Eigentlich hatten Deutschland und Frankreich Saarbrücken favorisiert. Doch die anderen vier Staaten hatte andere Kandidaten. Schließlich einigte man sich auf Brüssel. Ausgerechnet die belgische Regierung lehnte aber überraschend ab. Sie wollte aus innenpolitischen Gründen lieber Lüttich im belgischen Kohlerevier zum Sitz der EGKS machen. Das wiederum gefiel den übrigen Staaten nicht. Schließlich ging Luxemburg als vorläufiger Sieger aus dem Tauziehen hervor. So begann die Geschichte der europäischen Hauptstadt mit einem typisch europäischen Kompromiss.

Und was ist jetzt mit Brüssel? Die belgische Hauptstadt kam erst vier Jahre später wieder ins Spiel.
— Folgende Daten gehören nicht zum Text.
File: config.mk
export PLATFORM = sky130hd
export DESIGN_NAME = imem_fetch_arbiter
export DESIGN_NICKNAME = d
export VERILOG_FILES = /design/src/rtl/imem_fetch_arbiter.sv
export SDC_FILE = /design/constraint.sdc
export NUM_CORES = 1
export LEC_CHECK = 0
export BUFFER_PORTS_ARGS = -buffer_cell sky130_fd_sc_hd__buf_2
export CORE_MARGIN = 2
export CORE_UTILIZATION = 46
export CTS_CLUSTER_DIAMETER = 80
export DETAILED_ROUTE_END_ITERATION = 10
export PLACE_DENSITY_LB_ADDON = 0.3
export SYNTH_ARGS = -nofsm -noshare
export SYNTH_HDL_FRONTEND = slang
export SYNTH_SLANG_ARGS = --single-unit
File: constraint.sdc
create_clock -name clk -period 4 [get_ports clk]
set_input_delay 0 -clock clk [delete_from_list [all_inputs] [get_ports clk]]
set_output_delay 0 -clock clk [all_outputs]
set_load 0.02 [all_outputs]
File: src/rtl/imem_fetch_arbiter.sv
// Round-robin arbiter sharing one 1-cycle-latency instruction BRAM read port among NUM_REQ fetch units.
// Each requester gets a held, backpressurable response slot. Defining IMEM_ARB_STATS_EN adds grant/conflict counters.
module imem_fetch_arbiter #(
  parameter int NUM_REQ = 4,
  parameter int ADDR_W  = 32,
  parameter int DATA_W  = 32
) (
  input  logic                      clk,
  input  logic                      rst_n,
  input  logic [NUM_REQ-1:0]        req_valid,
  input  logic [NUM_REQ*ADDR_W-1:0] req_addr,
  output logic [NUM_REQ-1:0]        req_ready,
  output logic [NUM_REQ-1:0]        rsp_valid,
  output logic [NUM_REQ*DATA_W-1:0] rsp_data,
  input  logic [NUM_REQ-1:0]        rsp_ready,
  input  logic [NUM_REQ-1:0]        flush,
  output logic                      mem_en,
  output logic [ADDR_W-1:0]         mem_addr,
  input  logic [DATA_W-1:0]         mem_rdata
`ifdef IMEM_ARB_STATS_EN
  ,
  output logic [31:0]               stat_grants,
  output logic [31:0]               stat_conflicts
`endif
);

  localparam int PTR_W = (NUM_REQ > 1) ? $clog2(NUM_REQ) : 1;

  typedef enum logic [1:0] {
    S_IDLE  = 2'd0,
    S_ISSUE = 2'd1,
    S_WAIT  = 2'd2,
    S_HOLD  = 2'd3
  } slot_state_t;

  slot_state_t               r_state [NUM_REQ];
  logic [NUM_REQ-1:0]        r_drop;
  logic [NUM_REQ-1:0]        r_rsp_valid;
  logic [NUM_REQ*DATA_W-1:0] r_rsp_data;
  logic [PTR_W-1:0]          r_ptr;
  logic                      r_mem_en;
  logic [ADDR_W-1:0]         r_mem_addr;

  logic [NUM_REQ-1:0]        w_elig;
  logic [NUM_REQ-1:0]        w_gnt;
  logic                      w_any_gnt;
  logic [PTR_W-1:0]          w_gnt_idx;
  logic [ADDR_W-1:0]         w_gnt_addr;

  // A held slot may be re-granted in the very cycle its response is consumed.
  always_comb begin
    w_elig = '0;
    for (int i = 0; i < NUM_REQ; i++) begin
      w_elig[i] = rst_n & req_valid[i] & ~flush[i] &
                  ((r_state[i] == S_IDLE) | ((r_state[i] == S_HOLD) & rsp_ready[i]));
    end
  end

  // Scan eligible requesters starting at the pointer, wrapping, and take the first hit.
  always_comb begin
    int  sum;
    int  idx;
    logic hit;
    w_any_gnt  = 1'b0;
    w_gnt_idx  = '0;
    w_gnt_addr = '0;
    sum        = 0;
    idx        = 0;
    hit        = 1'b0;
    for (int k = 0; k < NUM_REQ; k++) begin
      sum       = int'(r_ptr) + k;
      idx       = (sum >= NUM_REQ) ? (sum - NUM_REQ) : sum;
      hit       = ~w_any_gnt & w_elig[idx[PTR_W-1:0]];
      w_gnt_idx = hit ? idx[PTR_W-1:0] : w_gnt_idx;
      w_any_gnt = w_any_gnt | hit;
    end
    w_gnt = {{(NUM_REQ-1){1'b0}}, w_any_gnt} << w_gnt_idx;
    for (int i = 0; i < NUM_REQ; i++) begin
      w_gnt_addr = w_gnt_addr | ({ADDR_W{w_gnt[i]}} & req_addr[i*ADDR_W +: ADDR_W]);
    end
  end

  // Per-requester slot FSM; a flush during ISSUE/WAIT lets the read finish but drops its data.
  always_ff @(posedge clk) begin
    if (!rst_n) begin
      for (int i = 0; i < NUM_REQ; i++) begin
        r_state[i] <= S_IDLE;
      end
      r_drop      <= '0;
      r_rsp_valid <= '0;
      r_rsp_data  <= '0;
    end else begin
      for (int i = 0; i < NUM_REQ; i++) begin
        case (r_state[i])
          S_IDLE: begin
            if (w_gnt[i]) begin
              r_state[i] <= S_ISSUE;
            end else begin
              r_state[i] <= S_IDLE;
            end
          end
          S_ISSUE: begin
            r_state[i] <= S_WAIT;
            r_drop[i]  <= flush[i];
          end
          S_WAIT: begin
            r_drop[i] <= 1'b0;
            if (flush[i] | r_drop[i]) begin
              r_state[i] <= S_IDLE;
            end else begin
              r_state[i]                      <= S_HOLD;
              r_rsp_valid[i]                  <= 1'b1;
              r_rsp_data[i*DATA_W +: DATA_W]  <= mem_rdata;
            end
          end
          S_HOLD: begin
            if (w_gnt[i]) begin
              r_state[i]     <= S_ISSUE;
              r_rsp_valid[i] <= 1'b0;
            end else if (flush[i] | rsp_ready[i]) begin
              r_state[i]     <= S_IDLE;
              r_rsp_valid[i] <= 1'b0;
            end else begin
              r_state[i]     <= S_HOLD;
            end
          end
          default: begin
            r_state[i]     <= S_IDLE;
            r_drop[i]      <= 1'b0;
            r_rsp_valid[i] <= 1'b0;
          end
        endcase
      end
    end
  end

  // Pointer advance and registered BRAM command; address holds when idle.
  always_ff @(posedge clk) begin
    if (!rst_n) begin
      r_ptr      <= '0;
      r_mem_en   <= 1'b0;
      r_mem_addr <= '0;
    end else begin
      r_mem_en <= w_any_gnt;
      if (w_any_gnt) begin
        r_mem_addr <= w_gnt_addr;
        r_ptr      <= (w_gnt_idx == PTR_W'(NUM_REQ - 1)) ? '0 : (w_gnt_idx + PTR_W'(1));
      end else begin
        r_mem_addr <= r_mem_addr;
        r_ptr      <= r_ptr;
      end
    end
  end

`ifdef IMEM_ARB_STATS_EN
  logic        w_multi;
  logic [31:0] r_stat_grants;
  logic [31:0] r_stat_conflicts;

  assign w_multi = |(w_elig & (w_elig - NUM_REQ'(1)));

  // Free-running wrap-around counters of grants and contended cycles.
  always_ff @(posedge clk) begin
    if (!rst_n) begin
      r_stat_grants    <= 32'd0;
      r_stat_conflicts <= 32'd0;
    end else begin
      r_stat_grants    <= r_stat_grants + {31'd0, w_any_gnt};
      r_stat_conflicts <= r_stat_conflicts + {31'd0, w_multi};
    end
  end

  assign stat_grants    = r_stat_grants;
  assign stat_conflicts = r_stat_conflicts;
`endif

  assign req_ready = w_gnt;
  assign rsp_valid = r_rsp_valid;
  assign rsp_data  = r_rsp_data;
  assign mem_en    = r_mem_en;
  assign mem_addr  = r_mem_addr;

endmodule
Der belgische Außenminister Paul-Henri Spaak bekam von den Außenministerkollegen der EGKS den Auftrag, in einer Arbeitsgruppe, die Gründung der Europäischen Wirtschaftsgemeinschaft (EWG) vorzubereiten.
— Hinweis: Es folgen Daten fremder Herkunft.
--- src/rtl/cordic_arbiter.sv ---
// Round-robin front end that shares one CORDIC vectoring pipeline between NREQ requesters.
// Tags ride a shift register that advances with the CORDIC enable; results leave through one output register.
module cordic_arbiter #(
    parameter int N    = 10,
    parameter int NREQ = 3,
    parameter int LAT  = 13,
    parameter int IDW  = 2
) (
    input  logic                   i_clk,
    input  logic                   i_rst_n,
    input  logic [NREQ-1:0]        i_req_valid,
    input  logic [NREQ*N-1:0]      i_req_x,
    input  logic [NREQ*N-1:0]      i_req_y,
    output logic [NREQ-1:0]        o_req_ready,
    output logic signed [N-1:0]    o_cordic_x,
    output logic signed [N-1:0]    o_cordic_y,
    output logic                   o_cordic_en,
    input  logic signed [8:0]      i_cordic_angle,
    output logic                   o_res_valid,
    output logic [IDW-1:0]         o_res_id,
    output logic signed [8:0]      o_res_angle,
    input  logic                   i_res_ready,
    output logic                   o_busy
);

    logic [LAT-1:0]     vld_q, vld_d;
    logic [IDW-1:0]     id_q [LAT];
    logic [IDW-1:0]     id_d [LAT];
    logic [IDW-1:0]     ptr_q, ptr_d;
    logic               res_valid_q, res_valid_d;
    logic [IDW-1:0]     res_id_q, res_id_d;
    logic signed [8:0]  res_angle_q, res_angle_d;

    logic               stall;
    logic               found;
    logic               grant;
    logic [IDW-1:0]     gnt_idx;
    logic [IDW-1:0]     sel;
    logic [IDW-1:0]     cand;
    logic [IDW:0]       sum;

    // Arbitration: first valid requester at or after the pointer, wrapping modulo NREQ.
    always_comb begin
        stall   = res_valid_q & ~i_res_ready & vld_q[LAT-1];
        found   = 1'b0;
        gnt_idx = '0;
        sum     = '0;
        cand    = '0;
        for (int i = 0; i < NREQ; i++) begin
            sum = {1'b0, ptr_q} + (IDW+1)'(i);
            if (sum >= (IDW+1)'(NREQ)) begin
                sum = sum - (IDW+1)'(NREQ);
            end
            cand = sum[IDW-1:0];
            if (!found && i_req_valid[cand]) begin
                found   = 1'b1;
                gnt_idx = cand;
            end
        end
        grant       = found & ~stall;
        sel         = grant ? gnt_idx : '0;
        o_req_ready = '0;
        if (grant) begin
            o_req_ready[gnt_idx] = 1'b1;
        end
        o_cordic_x = i_req_x[N-1:0];
        o_cordic_y = i_req_y[N-1:0];
        for (int k = 1; k < NREQ; k++) begin
            if (sel == IDW'(k)) begin
                o_cordic_x = i_req_x[k*N +: N];
                o_cordic_y = i_req_y[k*N +: N];
            end
        end
        o_cordic_en = ~stall;
    end

    // Tag pipe moves in lockstep with the CORDIC; the output register pops and pushes in one cycle.
    always_comb begin
        vld_d = vld_q;
        id_d  = id_q;
        ptr_d = ptr_q;
        if (!stall) begin
            vld_d   = {vld_q[LAT-2:0], grant};
            id_d[0] = gnt_idx;
            for (int k = 1; k < LAT; k++) begin
                id_d[k] = id_q[k-1];
            end
        end
        if (grant) begin
            ptr_d = (gnt_idx == IDW'(NREQ-1)) ? '0 : gnt_idx + 1'b1;
        end
        res_valid_d = res_valid_q;
        res_id_d    = res_id_q;
        res_angle_d = res_angle_q;
        if (!res_valid_q || i_res_ready) begin
            res_valid_d = vld_q[LAT-1];
            res_id_d    = id_q[LAT-1];
            res_angle_d = i_cordic_angle;
        end
    end

    always_ff @(posedge i_clk) begin
        id_q <= id_d;
        if (!i_rst_n) begin
            vld_q       <= '0;
            ptr_q       <= '0;
            res_valid_q <= 1'b0;
            res_id_q    <= '0;
            res_angle_q <= '0;
        end else begin
            vld_q       <= vld_d;
            ptr_q       <= ptr_d;
            res_valid_q <= res_valid_d;
            res_id_q    <= res_id_d;
            res_angle_q <= res_angle_d;
        end
    end

    assign o_res_valid = res_valid_q;
    assign o_res_id    = res_id_q;
    assign o_res_angle = res_angle_q;
    assign o_busy      = (|vld_q) | res_valid_q;

endmodule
Spaak ließ im Val Duchesse tagen, dem Gästehaus der belgischen Regierung in einem Brüssler Vorort. In den Verträgen, die Spaak vorbereitete und die 1957 in Rom unterzeichnet wurden, ist ausdrücklich kein Sitz für die EWG festgelegt. Man ahnte schon, dass das nur Ärger geben würde.

Mehr schleichend entwickelte sich Brüssel nach und nach zum Verwaltungszentrum der EWG. Die Tagungen der Minister wurden abwechselnd in Brüssel und der immer noch provisorischen europäischen Hauptstadt Luxemburg abgehalten. Die parlamentarische Versammlung, Vorläufer des heutigen Parlaments, wurde eher aus pragmatischen Gründen am Sitz des schon bestehenden Europarates in Straßburg untergebracht.

Als Montanunion, EWG und die Atomvereinigung EURATOM schließlich zusammengelegt wurde, mauserte sich Brüssel mehr und mehr zum eigentlichen Zentrum. Luxemburg pochte aber auf einen Ausgleich für den Verlust der EGKS-Verwaltung. Erst 1992, beim Gipfel von Edinburg, wurde vertraglich festgelegt, dass Brüssel Sitz der EU-Kommission und des Ministerrates sein soll.

Luxemburg verlor seinen provisorischen Status, erhielt aber den Gerichtshof, die Verwaltung des Parlaments, den Rechnungshof, einige andere Behörden und Tagungen der Ministerräte alle vier Monate. Straßburg, Brüssel und Luxemburg wurden als Sitze des EU-Parlaments festgeschrieben. Einmal im Monat müssen die Plenarsitzungen in Straßburg stattfinden, was zu einem riesigen Wanderzirkus der Abgeordneten zwischen Straßburg und Brüssel führt.

Erst 1967 weihte die EU-Kommission ihr erstes eigenes Verwaltungsgebäude in Brüssel ein, das vierschiffige Berlaymont, benannt nach einem Kloster. Damals wurden 3000 Beamte untergebracht. Heute arbeiten in der europäischen Hauptstadt Brüssel 20.000 EU-Bedienstete - Tendenz steigend.

Weil die meisten Mitgliedsstaaten immer neidisch auf Belgien waren, das von den EU-Institutionen profitiert, werden seit Jahren so genannte Agenturen überall in der EU gegründet. Das sind nachgeordnete Behörden, die ihren Aufgaben ebenso gut in Brüssel erfüllen könnten, aber aus Proporzgründen in die Provinz verlagert werden. Auch das ist ein typischer europäischer Kompromiss.